Levi co-authored three books with design writer Steven Heller, "You Must Have Been a Beautiful Baby: Baby Pictures of the Stars" in 1992, "Cuba Style: Graphics from the Golden Age of Design" in 2002 and "Times Square Style: Graphics from the Golden Age of Broadway" in 2004.

===Television appearances===
In 1979, Levi appeared four times as a guest on season 18 of The Merv Griffin Show, when Griffin hosted his show for a week from Atlantic City, New Jersey.
- November 5th -Levi appeared on the show with, singers Glen Campbell, Ethel Merman and Gloria Gaynor.
- November 6th - Levi along with singer & actress Grace Jones, opera singer Robert Merrill, country singer Clint Holmes, and comedian Nancy Parker all appeared as guests on this episode.
- November 7th - Levi appeared as a guest along with actress Phyllis Newman, singer Debby Boone, and comedian Henry Youngman.
- November 9th - Levi, writer Ernest Chambers, singer Stephanie Mills and singer/dancer/actress Chita Rivera appeared on Griffin's last show of the week from Atlantic City.

In 2010, Levi appeared on the HBO promotional film, "Boardwalk Empire: Atlantic City: The Original Sin" as a commentator.

In 2015, Levi appeared on Anthony Bourdain television show, "New Jersey Episode Parts Unknown". Levi and Bourdain dined at the Knife and Fork Inn restaurant in Atlantic City, NJ.

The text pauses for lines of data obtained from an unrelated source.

This design comes from an exercise in tuning for small area, a short achievable clock period and few clock cycles per item on the open sky130 flow, not from production work. No run shown here included a check of the RTL's function; only the layout flow was run. Power figures rest on the tool's default switching activity, not on a simulated workload.

--- flow/flow/run.sh ---
#!/bin/bash
set -euo pipefail
bash standard.sh SETUP_SLACK_MARGIN=6.25 "BUFFER_PORTS_ARGS=-buffer_cell sky130_fd_sc_hd__buf_4" finish > standard_flow.log 2>&1
--- flow/standard.sh ---
#!/bin/bash
# synth_recipe.tcl (not shown) runs the flow's synth.tcl, then flattens the netlist and writes it again
# the make line also repeats each setting of config.mk as NAME=value (left out here)
make -C /OpenROAD-flow-scripts/flow DESIGN_CONFIG=/design/flow/config.mk WORK_HOME=/design/flow/orfs CLKGATE_MAP_FILE= SYNTH_SCRIPT=/design/flow/synth_recipe.tcl "${@:-finish}"
--- flow/config.mk ---
export PLATFORM = sky130hd
export DESIGN_NAME = conv_128_8_16_1
export DESIGN_NICKNAME = conv_128_8_16_1
export VERILOG_FILES = /design/flow/design.v
export SDC_FILE = /design/flow/constraint.sdc
export NUM_CORES = 4
export LEC_CHECK = 0
export ABC_AREA = 1
export CAP_MARGIN = 20
export CORE_MARGIN = 2
export CORE_UTILIZATION = 40
export CTS_CLUSTER_DIAMETER = 60
export CTS_CLUSTER_SIZE = 30
export SLEW_MARGIN = 20
--- flow/constraint.sdc ---
create_clock -name core_clock -period 10.0 [get_ports {clk}]
set_input_delay 2.0000 -clock core_clock [delete_from_list [all_inputs] [get_ports {clk}]]
set_output_delay 2.0000 -clock core_clock [all_outputs]
set_load 0.01 [all_outputs]
--- flow/design.v ---
module conv_128_8_16_1(clk, reset, x_data, x_valid, x_ready, y_data, y_valid, y_ready);
  input clk, reset, x_valid, y_ready;
  input signed [15:0] x_data;
  output logic x_ready, y_valid;
  output logic signed [15:0] y_data;
  function automatic int th(input int k);
    case (k)
      0: th = 344;  1: th = 171;  2: th = 207;  3: th = 697;
      4: th = 140;  5: th = 799;  6: th = 3276; default: th = 399;
    endcase
  endfunction
  function automatic logic [16:0] add17(input logic [16:0] a, input logic [16:0] b, input logic ci);
    logic [16:0] p, g, gg, pp, c;
    p = a ^ b;
    g = a & b;
    g[0] = g[0] | (p[0] & ci);
    gg = g; pp = p;
    for (int l = 1; l <= 4; l++)
      for (int i = (1 << l) - 1; i < 17; i += (1 << l)) begin
        gg[i] = gg[i] | (pp[i] & gg[i - (1 << (l - 1))]);
        pp[i] = pp[i] & pp[i - (1 << (l - 1))];
      end
    for (int l = 3; l >= 1; l--)
      for (int i = (1 << l) + (1 << (l - 1)) - 1; i < 17; i += (1 << l)) begin
        gg[i] = gg[i] | (pp[i] & gg[i - (1 << (l - 1))]);
        pp[i] = pp[i] & pp[i - (1 << (l - 1))];
      end
    c = {gg[15:0], ci};
    add17 = p ^ c;
  endfunction
  function automatic logic [33:0] csa(input logic [16:0] a, input logic [16:0] b, input logic [16:0] c);
    csa = {(a & b) | (a & c) | (b & c), a ^ b ^ c};
  endfunction
  logic signed [15:0] xp;         
  logic signed [16:0] x3p, x5p;
  logic [7:0]         satp;       
  logic               vp;
  logic [6:0]         idx;        
  logic signed [15:0] acc0;       
  logic [16:0]        r1, r2, r3, r4, r5, r6;    
  logic [1:0]         h1, h2, h3, h4, h5, h6;
  logic [16:0]        y0, y1;     
  logic               v1;
  logic               run;        
  wire [16:0] x1i = {x_data[15], x_data};
  logic [7:0] sat_n;
  always_comb
    for (int k = 0; k < 8; k++)
      sat_n[k] = (x_data > th(k)) | (x_data < -th(k));
  always_ff @(posedge clk)
    if (run) begin
      xp   <= x_data;
      x3p  <= add17(x1i, x1i << 1, 1'b0);
      x5p  <= add17(x1i, x1i << 2, 1'b0);
      satp <= sat_n;
    end
  wire [16:0] x1 = {xp[15], xp};
  wire        xs = xp[15];
  localparam logic [16:0] PHI = 17'h07fff, PLO = 17'h18000;
  function automatic logic [16:0] satv(input logic s, input logic neg, input logic [16:0] u);
    satv = !s ? u : (xs ^ neg) ? PLO : PHI;
  endfunction
  function automatic logic [16:0] keep(input logic s, input logic [16:0] w);
    keep = s ? 17'h0 : w;
  endfunction
  function automatic logic [16:0] keepn(input logic s, input logic [16:0] v);
    keepn = s ? 17'h1ffff : ~v;
  endfunction
  function automatic logic [16:0] sx(input logic [16:0] r, input logic [1:0] h);
    for (int i = 0; i < 8; i++)
      sx[i] = r[16] ? (r[15] & r[i]) : (r[15] | r[i]);
    for (int i = 8; i < 15; i++)
      sx[i] = ~h[1] ? (~h[0] & r[i]) : (~h[0] | r[i]);
    sx[16:15] = {2{r[16]}};
  endfunction
  wire [16:0] a0 = {acc0[15], acc0}, a1 = sx(r1, h1), a2 = sx(r2, h2), a3 = sx(r3, h3),
              a4 = sx(r4, h4), a5 = sx(r5, h5), a6 = sx(r6, h6);
  wire [16:0] s0 = add17(satv(satp[0], 1'b0, x3p << 5), keepn(satp[0], x1), 1'b1);
  wire [33:0] c1 = csa(a0, satv(satp[1], 1'b0, x3p << 6), keepn(satp[1], x1));
  wire [16:0] s1 = add17(c1[16:0], {c1[32:17], 1'b1}, 1'b0);
  wire [33:0] c2 = csa(a1, satv(satp[2], 1'b0, x5p << 5), keepn(satp[2], x1 << 1));
  wire [16:0] s2 = add17(c2[16:0], {c2[32:17], 1'b1}, 1'b0);
  wire [33:0] c3 = csa(a2, satv(satp[3], 1'b1, x1), keepn(satp[3], x3p << 4));
  wire [16:0] s3 = add17(c3[16:0], {c3[32:17], 1'b1}, 1'b0);
  wire [33:0] c4a = csa(satv(satp[4], 1'b1, x3p << 1), keep(satp[4], x1 << 4), keepn(satp[4], x1 << 8));
  wire [33:0] c4 = csa(a3, c4a[16:0], {c4a[32:17], 1'b1});
  wire [16:0] s4 = add17(c4[16:0], {c4[32:17], 1'b0}, 1'b0);
  wire [33:0] c5 = csa(a4, keepn(satp[5], x5p << 3), satv(satp[5], 1'b1, ~x1));
  wire [16:0] s5 = add17(c5[16:0], {c5[32:17], 1'b1}, ~satp[5]);
  wire [16:0] s6 = add17(a5, satv(satp[6], 1'b0, x5p << 1), 1'b0);
  wire [33:0] c7 = csa(a6, satv(satp[7], 1'b0, x5p << 4), keep(satp[7], x1 << 1));
  wire [16:0] s7 = add17(c7[16:0], {c7[32:17], 1'b0}, 1'b0);
  always_comb begin
    for (int i = 0; i < 15; i++)
      y_data[i] = ~y0[16] & (y0[15] | y0[i]);
    y_data[15] = 1'b0;
  end
  wire adv  = vp & run;                  
  wire push = adv & (idx >= 7);          
  wire y0_free = ~y_valid | y_ready;
  always_ff @(posedge clk) begin
    if (adv) begin
      acc0 <= s0[15:0];
      r1 <= s1;
      r2 <= s2;
      r3 <= s3;
      r4 <= s4;
      r5 <= s5;
      r6 <= s6;
      h1 <= ~s1[16:15];
      h2 <= ~s2[16:15];
      h3 <= ~s3[16:15];
      h4 <= ~s4[16:15];
      h5 <= ~s5[16:15];
      h6 <= ~s6[16:15];
    end
    if (~v1) y1 <= s7;
    if (y0_free) y0 <= v1 ? y1 : s7;
  end
  logic vp_n, v1_n, run_n;
  logic [6:0] idx_n;
  always_comb begin
    vp_n  = run ? x_valid : vp;
    v1_n  = y0_free ? 1'b0 : (v1 | push);
    idx_n = adv ? idx + 7'd1 : idx;
    run_n = ~(v1_n & vp_n & (idx_n >= 7));
  end
  always_ff @(posedge clk) begin
    if (reset) begin
      vp      <= 1'b0;
      v1      <= 1'b0;
      y_valid <= 1'b0;
      idx     <= 7'd0;
      run     <= 1'b1;
      x_ready <= 1'b1;
    end else begin
      vp      <= vp_n;
      v1      <= v1_n;
      y_valid <= y0_free ? (v1 | push) : 1'b1;
      idx     <= idx_n;
      run     <= run_n;
      x_ready <= run_n;
    end
  end
endmodule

In 2020, Levi was a featured commentator on the PBS series "UNLADYLIKE2020" on the episode entitled, "Sonora Webster Carver".

Levi also appeared in the PBS documentary entitled, "There She Is Miss America", and a Miss America Special on VH-1: Behind The Scenes.

On May 14, 2025, Levi was featured on season 2025 episode No.5 NJ PBS, Here's The Story: Miss Atlantic City. A documentary about the life and legacy of Vicki Gold Levi. Here's The Story: Miss Atlantic City was produced and directed by Steve Rogers.

==Personal life==
Levi is married to clinical psychologist Dr. Alexander Levi. They have one son and three grandchildren. Levi and her husband reside in New York, New York.

Levi is a board trustee on the Historic Organ Restoration Committee in Atlantic City, New Jersey.